Diane McKenzie is a familiar face at St. Joseph’s Health Centre. For almost five years she’s supported projects at the hospital, including helping increase our hand hygiene rates with our infection prevention team and most recently helping hire our new chief financial officer. She’s sought-after as an advisor on initiatives because of the perspective she brings: that of a patient.

McKenzie is one of the 163 advisors at Providence Healthcare, St. Joseph’s and St. Michael’s Hospital who is working directly with our teams, sharing her firsthand experience with care and real-life suggestions for improvement to help shape care for others. She’s also leading at the provincial level – as a patient leader on Health Quality Ontario’s operations committee responsible for organizing Health Quality Transformation, the organization’s annual quality improvement conference.

“I know how difficult it is for us in health care to work with patients and see their perspective,” McKenzie says. “So my job at this table is to bring everything back to patient care – how is this going to impact our patients and service and how can we provide ideas that participants can take home to implement tomorrow.”

The event brings together more than 3,000 health-care providers with 500 members of the public, patients, families and caregivers to share ideas and learn from one another about how to improve care across the province. McKenzie’s biggest priority for this year’s event was to bring more patient advisors on board, something she helped accomplish: a total of 60 – the most in the event’s history – will be there, participating as co-sponsors on education sessions, moderators and session designers. One of them – Don Ross – is a patient and family advisor at Providence.

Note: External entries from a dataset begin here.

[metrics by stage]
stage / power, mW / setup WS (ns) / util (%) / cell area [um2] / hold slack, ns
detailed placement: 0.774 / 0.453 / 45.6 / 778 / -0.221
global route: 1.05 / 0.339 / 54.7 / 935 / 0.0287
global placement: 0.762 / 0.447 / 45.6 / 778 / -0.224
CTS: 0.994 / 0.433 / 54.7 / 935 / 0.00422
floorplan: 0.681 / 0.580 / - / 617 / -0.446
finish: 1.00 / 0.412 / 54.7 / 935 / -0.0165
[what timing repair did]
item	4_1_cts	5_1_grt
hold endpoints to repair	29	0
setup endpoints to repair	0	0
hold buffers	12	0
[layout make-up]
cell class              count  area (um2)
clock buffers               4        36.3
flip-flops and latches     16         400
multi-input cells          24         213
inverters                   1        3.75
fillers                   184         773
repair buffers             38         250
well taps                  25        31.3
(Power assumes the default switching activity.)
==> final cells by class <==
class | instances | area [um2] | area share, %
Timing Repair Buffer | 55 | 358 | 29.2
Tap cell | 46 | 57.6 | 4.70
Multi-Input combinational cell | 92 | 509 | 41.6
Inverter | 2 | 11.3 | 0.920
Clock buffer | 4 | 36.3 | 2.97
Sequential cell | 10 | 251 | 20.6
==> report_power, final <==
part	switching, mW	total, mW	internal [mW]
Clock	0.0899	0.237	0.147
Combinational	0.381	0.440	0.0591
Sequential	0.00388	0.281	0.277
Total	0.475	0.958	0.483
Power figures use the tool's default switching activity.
## config.mk

```make
export PLATFORM = sky130hd
export DESIGN_NAME = rxdma_seq
export DESIGN_NICKNAME = d
export VERILOG_FILES = /design/src/rtl/rxdma_pkg.sv /design/src/rtl/rxdma_len_calc.sv /design/src/rtl/rxdma_pkt_track.sv /design/src/rtl/rxdma_seq.sv
export SDC_FILE = /design/constraint.sdc
export NUM_CORES = 1
export LEC_CHECK = 0
export BUFFER_PORTS_ARGS = -buffer_cell sky130_fd_sc_hd__buf_4
export CAP_MARGIN = 20
export CORE_MARGIN = 3
export CORE_UTILIZATION = 40
export CTS_BUF_LIST = sky130_fd_sc_hd__clkbuf_4 sky130_fd_sc_hd__clkbuf_8
export CTS_CLUSTER_SIZE = 25
export DETAILED_ROUTE_END_ITERATION = 10
export HOLD_SLACK_MARGIN = 0.1
export PLACE_DENSITY = 0.63
export SKIP_CTS_REPAIR_TIMING = 1
export SYNTH_ARGS = -nofsm -noshare
export SYNTH_HDL_FRONTEND = slang
export SYNTH_SLANG_ARGS = --single-unit
```

## constraint.sdc

```tcl
create_clock -name clk -period 5.5 [get_ports clk]
set_input_delay 1.375 -clock clk [delete_from_list [all_inputs] [get_ports clk]]
set_output_delay 1.375 -clock clk [all_outputs]
set_load 0.1 [all_outputs]
```
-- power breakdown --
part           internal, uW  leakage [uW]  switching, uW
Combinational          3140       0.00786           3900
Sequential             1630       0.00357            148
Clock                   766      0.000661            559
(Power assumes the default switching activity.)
==> config.mk <==
export PLATFORM = sky130hd
export DESIGN_NAME = opstuff_ctl
export DESIGN_NICKNAME = d
export VERILOG_FILES = /design/src/rtl/opstuff_ctl.sv
export SDC_FILE = /design/constraint.sdc
export NUM_CORES = 1
export LEC_CHECK = 0
export BUFFER_PORTS_ARGS = -buffer_cell sky130_fd_sc_hd__buf_2
export CORE_MARGIN = 10
export CORE_UTILIZATION = 47
export DETAILED_ROUTE_END_ITERATION = 7
export GPL_ROUTABILITY_DRIVEN = 0
export GPL_TIMING_DRIVEN = 1
export PLACE_DENSITY = 0.84
export SYNTH_ARGS = -nofsm -noshare
export SYNTH_HDL_FRONTEND = slang
export SYNTH_SLANG_ARGS = --single-unit
==> constraint.sdc <==
create_clock -name clk -period 2.7 [get_ports clk]
set_input_delay 0.135 -clock clk [delete_from_list [all_inputs] [get_ports clk]]
set_output_delay 0.135 -clock clk [all_outputs]
set_load 0.05 [all_outputs]
## src/rtl/csq_pkg.sv

```systemverilog
package csq_pkg;

    typedef enum logic [3:0] {
        ST_IDLE,
        ST_GAP,
        ST_SENSE,
        ST_DECIDE,
        ST_SUB,
        ST_AZ_AMP,
        ST_AZ_REF1,
        ST_AZ_REF2,
        ST_FIN
    } seq_state_e;

    typedef struct packed {
        logic in_sw;
        logic g_sw;
        logic x_fb;
        logic x_st;
        logic x_rd;
        logic y_fb;
        logic y_st;
        logic y_rd;
        logic ref_a1;
        logic ref_a2;
        logic az_amp;
        logic az_ref;
    } sw_bank_t;

    // Sign of a step: first-step sign flipped on every odd step (inverting amplifier).
    function automatic logic step_sign(input logic first_sign, input logic step_odd);
        return first_sign ^ step_odd;
    endfunction

    // Steps with an odd index store on Y, even ones on X.
    function automatic logic stores_on_y(input logic step_odd);
        return step_odd;
    endfunction

endpackage

```

## src/rtl/csq_wait_timer.sv

```systemverilog
module csq_wait_timer #(
    parameter int CNT_W = 4
) (
    input  logic             clk,
    input  logic             rst,
    input  logic             load,
    input  logic [CNT_W-1:0] load_val,
    output logic             expired
);
    logic [CNT_W-1:0] cnt_q;

    always_ff @(posedge clk) begin
        if (rst) begin
            cnt_q <= '0;
        end else if (load) begin
            cnt_q <= load_val;
        end else if (cnt_q != '0) begin
            cnt_q <= cnt_q - 1'b1;
        end
    end

    assign expired = (cnt_q == '0);
endmodule

```

## src/rtl/csq_accum.sv

```systemverilog
module csq_accum #(
    parameter int CODE_W = 5,
    parameter int SHIFT  = 4,
    parameter int RES_W  = 23
) (
    input  logic                    clk,
    input  logic                    rst,
    input  logic                    clr,
    input  logic                    en,
    input  logic                    add,
    input  logic [CODE_W-1:0]       code,
    output logic signed [RES_W-1:0] acc
);
    logic signed [RES_W-1:0] code_ext;
    logic signed [RES_W-1:0] term;

    always_comb begin
        code_ext = signed'({{(RES_W-CODE_W){1'b0}}, code});
        term     = add ? code_ext : -code_ext;
    end

    always_ff @(posedge clk) begin
        if (rst || clr) begin
            acc <= '0;
        end else if (en) begin
            acc <= (acc <<< SHIFT) + term;
        end
    end
endmodule

```

## src/rtl/csq_switch_map.sv

```systemverilog
module csq_switch_map
    import csq_pkg::*;
(
    input  seq_state_e state,
    input  seq_state_e gap_tgt,
    input  logic       first_step,
    input  logic       step_odd,
    input  logic       sign,
    output sw_bank_t   sw
);
    logic on_y;

    always_comb begin
        on_y = stores_on_y(step_odd);
        sw   = '0;
        unique case (state)
            ST_SENSE: begin
                sw.in_sw = 1'b1;
                sw.g_sw  = 1'b1;
            end
            ST_DECIDE, ST_SUB: begin
                sw.g_sw   = (state == ST_DECIDE);
                sw.ref_a1 = sign;
                sw.ref_a2 = !sign;
                if (first_step) begin
                    sw.in_sw = 1'b1;
                end else if (on_y) begin
                    sw.x_rd = 1'b1;
                end else begin
                    sw.y_rd = 1'b1;
                end
                if (state == ST_SUB) begin
                    if (on_y) begin
                        sw.y_fb = 1'b1;
                        sw.y_st = 1'b1;
                    end else begin
                        sw.x_fb = 1'b1;
                        sw.x_st = 1'b1;
                    end
                end
            end
            ST_GAP: begin
                if (gap_tgt == ST_DECIDE || gap_tgt == ST_SUB) begin
                    sw.ref_a1 = sign;
                    sw.ref_a2 = !sign;
                end
            end
            ST_AZ_AMP: begin
                sw.az_amp = 1'b1;
                sw.x_fb   = 1'b1;
            end
            ST_AZ_REF1: sw.ref_a1 = 1'b1;
            ST_AZ_REF2: sw.az_ref = 1'b1;
            default: sw = '0;
        endcase
    end
endmodule

```

## src/rtl/csq_sequencer.sv

```systemverilog
module csq_sequencer
    import csq_pkg::*;
#(
    parameter int CODE_W   = 5,
    parameter int STEPS    = 5,
    parameter int SUB_WAIT = 4,
    parameter int AZ_WAIT  = 3
) (
    input  logic                                       clk,
    input  logic                                       rst,
    input  logic                                       start_i,
    input  logic                                       cmp_i,
    input  logic                                       dec_done_i,
    input  logic [CODE_W-1:0]                          dec_code_i,
    output logic                                       dec_start_o,
    output logic                                       busy_o,
    output logic                                       done_o,
    output logic signed [CODE_W+4*(STEPS-1)+1:0]       result_o,
    output logic                                       sw_in_o,
    output logic                                       sw_g_o,
    output logic                                       sw_x_fb_o,
    output logic                                       sw_x_st_o,
    output logic                                       sw_x_rd_o,
    output logic                                       sw_y_fb_o,
    output logic                                       sw_y_st_o,
    output logic                                       sw_y_rd_o,
    output logic                                       ref_a1_o,
    output logic                                       ref_a2_o,
    output logic                                       az_amp_o,
    output logic                                       az_ref_o
);
    localparam int GAIN_SHIFT = 4;
    localparam int RES_W      = CODE_W + GAIN_SHIFT*(STEPS-1) + 2;
    localparam int STEP_W     = (STEPS > 1) ? $clog2(STEPS) : 1;
    localparam int MAX_WAIT   = (SUB_WAIT > AZ_WAIT) ? SUB_WAIT : AZ_WAIT;
    localparam int CNT_W      = $clog2(MAX_WAIT + 1);
    localparam logic [STEP_W-1:0] LAST_STEP = STEP_W'(STEPS - 1);
    localparam logic [CNT_W-1:0]  SUB_LD    = CNT_W'(SUB_WAIT - 1);
    localparam logic [CNT_W-1:0]  AZ_LD     = CNT_W'(AZ_WAIT - 1);

    seq_state_e        state_q, state_d;
    seq_state_e        tgt_q, tgt_d;
    logic [STEP_W-1:0] step_q, step_d;
    logic              sgn0_q, sgn0_d;
    logic              dstart_q, dstart_d;
    logic              t_load, t_expired;
    logic [CNT_W-1:0]  t_val;
    logic              acc_clr, acc_en;
    logic              sgn_cur;
    sw_bank_t          sw;

    assign sgn_cur = step_sign(sgn0_q, step_q[0]);

    always_comb begin
        state_d  = state_q;
        tgt_d    = tgt_q;
        step_d   = step_q;
        sgn0_d   = sgn0_q;
        dstart_d = 1'b0;
        t_load   = 1'b0;
        t_val    = '0;
        acc_clr  = 1'b0;
        acc_en   = 1'b0;
        unique case (state_q)
            ST_IDLE: begin
                if (start_i) begin
                    state_d = ST_GAP;
                    tgt_d   = ST_SENSE;
                    step_d  = '0;
                    acc_clr = 1'b1;
                end
            end
            ST_GAP: begin
                state_d = tgt_q;
                if (tgt_q == ST_SUB) begin
                    t_load = 1'b1;
                    t_val  = SUB_LD;
                end else if (tgt_q == ST_AZ_AMP || tgt_q == ST_AZ_REF1) begin
                    t_load = 1'b1;
                    t_val  = AZ_LD;
                end else if (tgt_q == ST_DECIDE) begin
                    dstart_d = 1'b1;
                end
            end
            ST_SENSE: begin
                sgn0_d   = cmp_i;
                state_d  = ST_DECIDE;
                dstart_d = 1'b1;
            end
            ST_DECIDE: begin
                if (dec_done_i) begin
                    acc_en  = 1'b1;
                    tgt_d   = ST_SUB;
                    state_d = ST_GAP;
                end
            end
            ST_SUB: begin
                if (t_expired) begin
                    state_d = ST_GAP;
                    if (step_q == LAST_STEP) begin
                        tgt_d = ST_AZ_AMP;
                    end else begin
                        step_d = step_q + 1'b1;
                        tgt_d  = ST_DECIDE;
                    end
                end
            end
            ST_AZ_AMP: begin
                if (t_expired) begin
                    state_d = ST_GAP;
                    tgt_d   = ST_AZ_REF1;
                end
            end
            ST_AZ_REF1: begin
                if (t_expired) begin
                    state_d = ST_AZ_REF2;
                    t_load  = 1'b1;
                    t_val   = AZ_LD;
                end
            end
            ST_AZ_REF2: begin
                if (t_expired) state_d = ST_FIN;
            end
            ST_FIN:  state_d = ST_IDLE;
            default: state_d = ST_IDLE;
        endcase
    end

    always_ff @(posedge clk) begin
        if (rst) begin
            state_q  <= ST_IDLE;
            tgt_q    <= ST_SENSE;
            step_q   <= '0;
            sgn0_q   <= 1'b0;
            dstart_q <= 1'b0;
        end else begin
            state_q  <= state_d;
            tgt_q    <= tgt_d;
            step_q   <= step_d;
            sgn0_q   <= sgn0_d;
            dstart_q <= dstart_d;
        end
    end

    csq_wait_timer #(.CNT_W(CNT_W)) u_timer (
        .clk      (clk),
        .rst      (rst),
        .load     (t_load),
        .load_val (t_val),
        .expired  (t_expired)
    );

    csq_accum #(.CODE_W(CODE_W), .SHIFT(GAIN_SHIFT), .RES_W(RES_W)) u_accum (
        .clk  (clk),
        .rst  (rst),
        .clr  (acc_clr),
        .en   (acc_en),
        .add  (sgn_cur),
        .code (dec_code_i),
        .acc  (result_o)
    );

    csq_switch_map u_map (
        .state      (state_q),
        .gap_tgt    (tgt_q),
        .first_step (step_q == '0),
        .step_odd   (step_q[0]),
        .sign       (sgn_cur),
        .sw         (sw)
    );

    assign dec_start_o = dstart_q;
    assign busy_o      = (state_q != ST_IDLE);
    assign done_o      = (state_q == ST_FIN);
    assign sw_in_o     = sw.in_sw;
    assign sw_g_o      = sw.g_sw;
    assign sw_x_fb_o   = sw.x_fb;
    assign sw_x_st_o   = sw.x_st;
    assign sw_x_rd_o   = sw.x_rd;
    assign sw_y_fb_o   = sw.y_fb;
    assign sw_y_st_o   = sw.y_st;
    assign sw_y_rd_o   = sw.y_rd;
    assign ref_a1_o    = sw.ref_a1;
    assign ref_a2_o    = sw.ref_a2;
    assign az_amp_o    = sw.az_amp;
    assign az_ref_o    = sw.az_ref;
endmodule

```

Ross has been involved with Providence since he was in rehab after a sudden illness that saw him lose more than 100lbs, become bedridden and dependent on feeding tubes. After a miraculous recovery, he wanted to support the places that cared for him, so he became an advisor at both Sunnybrook and Providence. At Health Quality Transformation, he’ll be drawing on his own background to co-lead a workshop about improving patient and caregiver experience through ‘emotional mapping.’ The workshop will encourage health-care providers to identify moments when they can connect with patients to understand their emotions.

“After months of being sick and thinking you’re going to die, it is very tough emotionally,” Ross says. “If staff show compassion and interest in taking care of you as a person and understanding you have feelings and another life – that you’re a father, grandfather, husband – all of that can go to helping bolster the emotional experience which helps support the patient.”

This will be second time Ross is helping with this conference, though the first at a provincial level – he co-led a similar session at Sunnybrook two years ago.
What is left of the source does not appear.